**About this task**:
Every line below from the one containing "hold reg to" through the one containing "d_f3 == 3'b111;" must be transcribed exactly. Omit all lines outside that stretch.

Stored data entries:
+ + + +

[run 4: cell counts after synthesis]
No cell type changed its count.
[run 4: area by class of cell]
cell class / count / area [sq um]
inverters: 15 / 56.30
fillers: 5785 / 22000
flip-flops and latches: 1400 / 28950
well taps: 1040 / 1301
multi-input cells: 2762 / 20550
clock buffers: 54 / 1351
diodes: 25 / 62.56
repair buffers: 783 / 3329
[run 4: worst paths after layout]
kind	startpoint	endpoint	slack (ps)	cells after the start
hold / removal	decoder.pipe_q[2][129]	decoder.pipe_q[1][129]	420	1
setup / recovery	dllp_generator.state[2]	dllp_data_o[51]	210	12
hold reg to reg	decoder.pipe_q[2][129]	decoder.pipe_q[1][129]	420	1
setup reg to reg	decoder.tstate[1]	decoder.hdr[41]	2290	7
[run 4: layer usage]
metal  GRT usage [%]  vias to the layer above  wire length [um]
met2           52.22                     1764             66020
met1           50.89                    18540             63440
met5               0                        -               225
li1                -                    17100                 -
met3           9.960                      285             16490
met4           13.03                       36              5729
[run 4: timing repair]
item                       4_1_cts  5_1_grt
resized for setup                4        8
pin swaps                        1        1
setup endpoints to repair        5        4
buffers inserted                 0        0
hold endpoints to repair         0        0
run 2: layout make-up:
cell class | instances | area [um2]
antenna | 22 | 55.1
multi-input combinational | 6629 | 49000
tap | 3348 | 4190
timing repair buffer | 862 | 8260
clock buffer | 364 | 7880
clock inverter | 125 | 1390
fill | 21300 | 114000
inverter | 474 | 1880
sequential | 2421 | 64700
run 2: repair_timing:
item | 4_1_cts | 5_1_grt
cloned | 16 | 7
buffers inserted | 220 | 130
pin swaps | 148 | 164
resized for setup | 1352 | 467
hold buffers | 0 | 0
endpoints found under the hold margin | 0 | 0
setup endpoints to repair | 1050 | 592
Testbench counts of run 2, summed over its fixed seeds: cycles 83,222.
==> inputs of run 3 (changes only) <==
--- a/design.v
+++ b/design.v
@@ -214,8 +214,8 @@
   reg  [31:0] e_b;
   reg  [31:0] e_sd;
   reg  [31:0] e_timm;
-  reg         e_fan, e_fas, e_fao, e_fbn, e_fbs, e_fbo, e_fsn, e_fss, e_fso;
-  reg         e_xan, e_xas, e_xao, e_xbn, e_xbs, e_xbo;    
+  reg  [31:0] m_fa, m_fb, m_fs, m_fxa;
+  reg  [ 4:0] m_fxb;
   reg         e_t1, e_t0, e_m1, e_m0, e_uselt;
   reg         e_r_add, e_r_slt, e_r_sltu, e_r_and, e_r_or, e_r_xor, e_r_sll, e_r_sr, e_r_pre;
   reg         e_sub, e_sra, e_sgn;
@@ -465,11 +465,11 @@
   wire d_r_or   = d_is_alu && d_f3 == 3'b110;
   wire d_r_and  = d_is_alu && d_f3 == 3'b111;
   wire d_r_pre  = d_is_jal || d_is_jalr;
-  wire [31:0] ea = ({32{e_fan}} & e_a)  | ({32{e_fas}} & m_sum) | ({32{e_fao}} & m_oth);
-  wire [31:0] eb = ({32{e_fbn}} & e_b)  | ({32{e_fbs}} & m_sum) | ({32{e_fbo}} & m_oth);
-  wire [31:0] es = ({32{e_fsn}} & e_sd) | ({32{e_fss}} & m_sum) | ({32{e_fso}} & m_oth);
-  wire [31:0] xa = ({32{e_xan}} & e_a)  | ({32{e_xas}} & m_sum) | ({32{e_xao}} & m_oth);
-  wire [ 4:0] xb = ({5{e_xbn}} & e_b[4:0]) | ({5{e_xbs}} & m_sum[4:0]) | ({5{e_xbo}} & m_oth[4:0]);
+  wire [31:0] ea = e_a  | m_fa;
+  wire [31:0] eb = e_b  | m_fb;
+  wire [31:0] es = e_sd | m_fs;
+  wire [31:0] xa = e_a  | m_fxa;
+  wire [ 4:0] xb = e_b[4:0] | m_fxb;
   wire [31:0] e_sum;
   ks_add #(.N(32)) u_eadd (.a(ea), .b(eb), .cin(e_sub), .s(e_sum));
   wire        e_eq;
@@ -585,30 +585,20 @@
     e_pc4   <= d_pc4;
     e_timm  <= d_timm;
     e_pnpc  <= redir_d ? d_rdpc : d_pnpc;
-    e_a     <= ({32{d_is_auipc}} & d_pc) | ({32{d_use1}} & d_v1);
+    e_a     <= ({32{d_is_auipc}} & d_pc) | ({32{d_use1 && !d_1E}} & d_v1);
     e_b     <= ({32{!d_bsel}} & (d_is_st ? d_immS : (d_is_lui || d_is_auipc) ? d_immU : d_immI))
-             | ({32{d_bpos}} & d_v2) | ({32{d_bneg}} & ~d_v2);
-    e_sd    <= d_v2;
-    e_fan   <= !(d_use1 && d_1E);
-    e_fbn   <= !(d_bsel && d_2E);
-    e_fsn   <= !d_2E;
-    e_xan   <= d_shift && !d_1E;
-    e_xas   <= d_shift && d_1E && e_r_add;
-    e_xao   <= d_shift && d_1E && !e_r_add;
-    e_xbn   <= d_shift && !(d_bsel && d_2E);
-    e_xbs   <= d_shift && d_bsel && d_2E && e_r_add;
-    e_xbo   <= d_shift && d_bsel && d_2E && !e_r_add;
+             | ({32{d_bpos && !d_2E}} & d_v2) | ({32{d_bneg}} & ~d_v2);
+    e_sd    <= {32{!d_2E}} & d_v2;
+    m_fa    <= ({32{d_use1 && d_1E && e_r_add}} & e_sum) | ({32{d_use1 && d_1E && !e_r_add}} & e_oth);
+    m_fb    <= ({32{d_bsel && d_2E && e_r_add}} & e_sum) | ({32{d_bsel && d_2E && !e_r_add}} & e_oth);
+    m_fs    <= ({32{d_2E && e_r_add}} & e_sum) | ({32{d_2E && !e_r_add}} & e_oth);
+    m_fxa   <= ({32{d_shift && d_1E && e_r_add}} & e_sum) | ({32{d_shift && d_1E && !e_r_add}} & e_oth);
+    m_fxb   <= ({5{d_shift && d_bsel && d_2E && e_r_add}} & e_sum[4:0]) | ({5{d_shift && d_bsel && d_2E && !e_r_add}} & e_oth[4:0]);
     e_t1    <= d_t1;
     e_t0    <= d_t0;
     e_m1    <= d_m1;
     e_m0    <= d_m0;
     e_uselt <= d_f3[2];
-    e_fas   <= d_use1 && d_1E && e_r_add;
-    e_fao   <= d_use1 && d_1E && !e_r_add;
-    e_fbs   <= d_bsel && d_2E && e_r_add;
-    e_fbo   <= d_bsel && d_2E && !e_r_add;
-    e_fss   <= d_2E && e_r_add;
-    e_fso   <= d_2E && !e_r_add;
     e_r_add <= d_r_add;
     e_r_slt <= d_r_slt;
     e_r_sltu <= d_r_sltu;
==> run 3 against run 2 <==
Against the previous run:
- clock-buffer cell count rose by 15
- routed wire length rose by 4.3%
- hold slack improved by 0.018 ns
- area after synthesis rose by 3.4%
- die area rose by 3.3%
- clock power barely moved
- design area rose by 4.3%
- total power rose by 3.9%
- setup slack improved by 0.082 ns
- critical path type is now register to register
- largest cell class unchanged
This is an optimization exercise on Yosys and OpenROAD, whose aim is small area, not a production implementation. In this exercise RTL edits were held to simulation tests only and were not proved equivalent to the original. Power and IR drop assume default switching activity.

### flow/config.mk
export PLATFORM = sky130hd
export DESIGN_NAME = Top_Module
export DESIGN_NICKNAME = Top_Module
export VERILOG_FILES = /design/flow/design.v
export SDC_FILE = /design/flow/constraint.sdc
export NUM_CORES = 4
export LEC_CHECK = 0
export CAP_MARGIN = 20
export CORE_MARGIN = 2
export CORE_UTILIZATION = 40
export SLEW_MARGIN = 20
### flow/constraint.sdc
create_clock -name core_clock -period 10.0 [get_ports {clk}]
set_input_delay 2.0000 -clock core_clock [delete_from_list [all_inputs] [get_ports {clk}]]
set_output_delay 2.0000 -clock core_clock [all_outputs]
set_load 0.01 [all_outputs]
Context: an optimization exercise on an open-source flow, tuned for small area, a short achievable clock period and few clock cycles. The choices shown serve that exercise and are no tape-out recipe. RTL that was checked went through simulation tests only; none was proved equivalent to the original. No functional check of the RTL was part of run 6. In every run shown here, the design's own scripts or RTL, not TritonCTS, make the clock network. No driver is modelled on the clock port, so clock power and skew are understated where the tree is cut down; a real chip needs a root buffer or a tree. Power is estimated from default activity; no workload was simulated.

File: design.v
`timescale 1ns/10ps
module LBP ( clk, reset, gray_addr, gray_req, gray_ready, gray_data, lbp_addr, lbp_valid, lbp_data, finish);
input   	clk;
input   	reset;
output      [13:0] 	gray_addr;
output  reg      	gray_req;
input   	    gray_ready;
input   [7:0] 	gray_data;
output  reg [13:0] 	lbp_addr;
output  reg 	lbp_valid;
output  reg [7:0] 	lbp_data;
output  reg 	finish;
localparam K = 10;
reg        run;       
reg [3:0]  idx;       
reg [3:0]  rh;        
reg [6:0]  col;       
reg        cend;      
reg        at7;       
reg        last;      
reg        v1, f1;    
reg        first;     
reg        wrapped;   
assign gray_addr = {rh, idx[2:0], col};
wire [3:0] idx_n = !run ? 4'd0 : last ? 4'd0 : idx + 4'd1;
wire [6:0] col_n = last ? col + 7'd1 : col;
wire [3:0] rh_p1 = rh + 4'd1;
wire [3:0] rh_m1 = rh - 4'd1;
wire [3:0] rh_n = at7 ? rh_p1 : (last & ~cend) ? rh_m1 : rh;
always @(posedge clk or posedge reset) begin
    if (reset) run <= 1'b0;
    else run <= run | gray_ready;
end
always @(posedge clk) begin
    if (!run) begin
        idx <= 4'd0;
        rh <= 4'd0;
        col <= 7'd0;
        cend <= 1'b0;
        at7 <= 1'b0;
        last <= 1'b0;
        first <= 1'b0;
        wrapped <= 1'b0;
    end else begin
        first <= last;
        wrapped <= last & cend;
        idx <= idx_n;
        rh <= rh_n;
        col <= col_n;
        if (last) cend <= (col == 7'd126);
        at7 <= (idx == 4'd6);
        last <= (idx == 4'd8);
    end
end
wire [2:0] idx_m2 = idx[2:0] - 3'd2;
wire [6:0] lrow = first ? {(wrapped ? rh : rh_p1), 3'd0} : {(idx[3] ? rh_m1 : rh), idx_m2};
wire [6:0] lcol = col + {6'b111111, ~first};    
function [1:0] cmp2;
    input [7:0] a, b;
    reg [7:0] g, p;
    reg g76, p76, g54, p54, g32, p32, g10, p10, g74, p74, g30, p30, gg, pp;
    begin
        g = a & ~b;
        p = a | ~b;
        g76 = g[7] | (p[7] & g[6]);  p76 = p[7] & p[6];
        g54 = g[5] | (p[5] & g[4]);  p54 = p[5] & p[4];
        g32 = g[3] | (p[3] & g[2]);  p32 = p[3] & p[2];
        g10 = g[1] | (p[1] & g[0]);  p10 = p[1] & p[0];
        g74 = g76 | (p76 & g54);     p74 = p76 & p54;
        g30 = g32 | (p32 & g10);     p30 = p32 & p10;
        gg  = g74 | (p74 & g30);     pp  = p74 & p30;
        cmp2 = {gg | pp, ~gg};
    end
endfunction
reg [7:0]  sr [0:K+1];  
reg [2:0]  pb [0:K];    
reg        q5;          
reg        q1;          
reg        q2a, q2b;    
wire [7:0] p  = sr[0];      
wire [7:0] dl = sr[K-1];    
wire [7:0] l  = sr[K];      
wire [7:0] ul = sr[K+1];    
wire p_ge_ul, ul_ge_p, p_ge_l, l_ge_p, p_ge_dl, dl_ge_p, l_ge_ul, ul_ge_l;
assign {p_ge_ul, ul_ge_p} = cmp2(p, ul);
assign {p_ge_l,  l_ge_p}  = cmp2(p, l);
assign {p_ge_dl, dl_ge_p} = cmp2(p, dl);
assign {l_ge_ul, ul_ge_l} = cmp2(l, ul);
integer j;
always @(posedge clk) begin
    sr[0] <= gray_data;
    for (j = 1; j <= K+1; j = j + 1) sr[j] <= sr[j-1];
    pb[0] <= {dl_ge_p, l_ge_p, ul_ge_p};
    for (j = 1; j <= K; j = j + 1) pb[j] <= pb[j-1];
    q5 <= p_ge_l;
    q1 <= ul_ge_l;
    q2a <= p_ge_dl;
    q2b <= q2a;
    gray_req <= run | gray_ready;
    v1 <= run && (idx[3:1] != 3'd0) && (col[6:1] != 6'd0) && !(rh == 4'd0 && idx[3]);
    f1 <= run && cend && (rh == 4'd15) && (idx == 4'd7);
    lbp_valid <= v1 & run;    
    finish <= f1 & run;
    lbp_addr <= {lrow, lcol};
    lbp_data <= {p_ge_ul, l_ge_ul, pb[K][2], q5, pb[K][1], q2b, q1, pb[K][0]};
end
endmodule
This design comes from an exercise in tuning for small area and a short achievable clock period on the open sky130 flow, not from production work. At most, simulation tests tie the RTL to the original design; equivalence was not proved. Function not checked in runs 1 and 2: the RTL went through the layout flow alone. Power figures rest on the tool's default switching activity, not on a simulated workload.

===== flow/run.sh =====
#!/bin/bash
# Standard layout, with the port buffers made of buf_2 instead of the flow's
# default choice (a slow delay buffer). Each tool's full log is under
# orfs/logs/; make's own output goes to make.log.
set -euo pipefail
bash standard.sh "BUFFER_PORTS_ARGS=-buffer_cell sky130_fd_sc_hd__buf_2" finish > make.log 2>&1

===== standard.sh =====
#!/bin/bash
# synth_recipe.tcl (not shown) runs the flow's synth.tcl, then flattens the netlist and writes it again
# the make line also repeats each setting of config.mk as NAME=value (left out here)
make -C /OpenROAD-flow-scripts/flow DESIGN_CONFIG=/design/flow/config.mk WORK_HOME=/design/flow/orfs CLKGATE_MAP_FILE= SYNTH_SCRIPT=/design/flow/synth_recipe.tcl "${@:-finish}"

===== config.mk =====
export PLATFORM = sky130hd
export DESIGN_NAME = EEE_IMGPROC
export DESIGN_NICKNAME = EEE_IMGPROC
export VERILOG_FILES = /design/flow/design.v
export SDC_FILE = /design/flow/constraint.sdc
export NUM_CORES = 4
export LEC_CHECK = 0
export ABC_AREA = 1
export CAP_MARGIN = 20
export CORE_MARGIN = 2
export CORE_UTILIZATION = 40
export CTS_BUF_LIST = sky130_fd_sc_hd__clkbuf_4
export SLEW_MARGIN = 20

===== constraint.sdc =====
create_clock -name core_clock -period 30.0 [get_ports {clk}]
set_input_delay 6.0000 -clock core_clock [delete_from_list [all_inputs] [get_ports {clk}]]
set_output_delay 6.0000 -clock core_clock [all_outputs]
set_load 0.01 [all_outputs]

+ + + +

**Reply**:
hold reg to reg	decoder.pipe_q[2][129]	decoder.pipe_q[1][129]	420	1
setup reg to reg	decoder.tstate[1]	decoder.hdr[41]	2290	7
[run 4: layer usage]
metal  GRT usage [%]  vias to the layer above  wire length [um]
met2           52.22                     1764             66020
met1           50.89                    18540             63440
met5               0                        -               225
li1                -                    17100                 -
met3           9.960                      285             16490
met4           13.03                       36              5729
[run 4: timing repair]
item                       4_1_cts  5_1_grt
resized for setup                4        8
pin swaps                        1        1
setup endpoints to repair        5        4
buffers inserted                 0        0
hold endpoints to repair         0        0
run 2: layout make-up:
cell class | instances | area [um2]
antenna | 22 | 55.1
multi-input combinational | 6629 | 49000
tap | 3348 | 4190
timing repair buffer | 862 | 8260
clock buffer | 364 | 7880
clock inverter | 125 | 1390
fill | 21300 | 114000
inverter | 474 | 1880
sequential | 2421 | 64700
run 2: repair_timing:
item | 4_1_cts | 5_1_grt
cloned | 16 | 7
buffers inserted | 220 | 130
pin swaps | 148 | 164
resized for setup | 1352 | 467
hold buffers | 0 | 0
endpoints found under the hold margin | 0 | 0
setup endpoints to repair | 1050 | 592
Testbench counts of run 2, summed over its fixed seeds: cycles 83,222.
==> inputs of run 3 (changes only) <==
--- a/design.v
+++ b/design.v
@@ -214,8 +214,8 @@
   reg  [31:0] e_b;
   reg  [31:0] e_sd;
   reg  [31:0] e_timm;
-  reg         e_fan, e_fas, e_fao, e_fbn, e_fbs, e_fbo, e_fsn, e_fss, e_fso;
-  reg         e_xan, e_xas, e_xao, e_xbn, e_xbs, e_xbo;    
+  reg  [31:0] m_fa, m_fb, m_fs, m_fxa;
+  reg  [ 4:0] m_fxb;
   reg         e_t1, e_t0, e_m1, e_m0, e_uselt;
   reg         e_r_add, e_r_slt, e_r_sltu, e_r_and, e_r_or, e_r_xor, e_r_sll, e_r_sr, e_r_pre;
   reg         e_sub, e_sra, e_sgn;
@@ -465,11 +465,11 @@
   wire d_r_or   = d_is_alu && d_f3 == 3'b110;
   wire d_r_and  = d_is_alu && d_f3 == 3'b111;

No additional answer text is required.